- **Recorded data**
===== config.mk =====
export PLATFORM = sky130hd
export DESIGN_NAME = count_display_mux
export DESIGN_NICKNAME = d
export VERILOG_FILES = /design/src/rtl/count_display_mux.sv
export SDC_FILE = /design/constraint.sdc
export NUM_CORES = 1
export LEC_CHECK = 0
export ABC_AREA = 0
export CORE_ASPECT_RATIO = 0.7
export CORE_MARGIN = 1
export CORE_UTILIZATION = 40
export CTS_CLUSTER_DIAMETER = 120
export DETAILED_ROUTE_END_ITERATION = 8
export HOLD_SLACK_MARGIN = 0.1
export MAX_ROUTING_LAYER = met4
export PLACE_DENSITY = 0.57
export SETUP_SLACK_MARGIN = 0.5
export SLEW_MARGIN = 5
export SYNTH_ARGS = -nofsm -noshare
export SYNTH_HDL_FRONTEND = slang
export SYNTH_SLANG_ARGS = --single-unit

===== constraint.sdc =====
create_clock -name clock -period 5.4 [get_ports clock]
set_clock_uncertainty 0.1 [all_clocks]
set_input_delay 1.35 -clock clock [delete_from_list [all_inputs] [get_ports clock]]
set_output_delay 1.35 -clock clock [all_outputs]
set_load 0.005 [all_outputs]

- **Task item**
Of all the entries above, repeat only the lines from the line that has "export NUM_CORES = 1" to the line that has "set_input_delay 1.35 -clock", both lines included, exactly.

- **Solution to this task**
export NUM_CORES = 1
export LEC_CHECK = 0
export ABC_AREA = 0
export CORE_ASPECT_RATIO = 0.7
export CORE_MARGIN = 1
export CORE_UTILIZATION = 40
export CTS_CLUSTER_DIAMETER = 120
export DETAILED_ROUTE_END_ITERATION = 8
export HOLD_SLACK_MARGIN = 0.1
export MAX_ROUTING_LAYER = met4
export PLACE_DENSITY = 0.57
export SETUP_SLACK_MARGIN = 0.5
export SLEW_MARGIN = 5
export SYNTH_ARGS = -nofsm -noshare
export SYNTH_HDL_FRONTEND = slang
export SYNTH_SLANG_ARGS = --single-unit

===== constraint.sdc =====
create_clock -name clock -period 5.4 [get_ports clock]
set_clock_uncertainty 0.1 [all_clocks]
set_input_delay 1.35 -clock clock [delete_from_list [all_inputs] [get_ports clock]]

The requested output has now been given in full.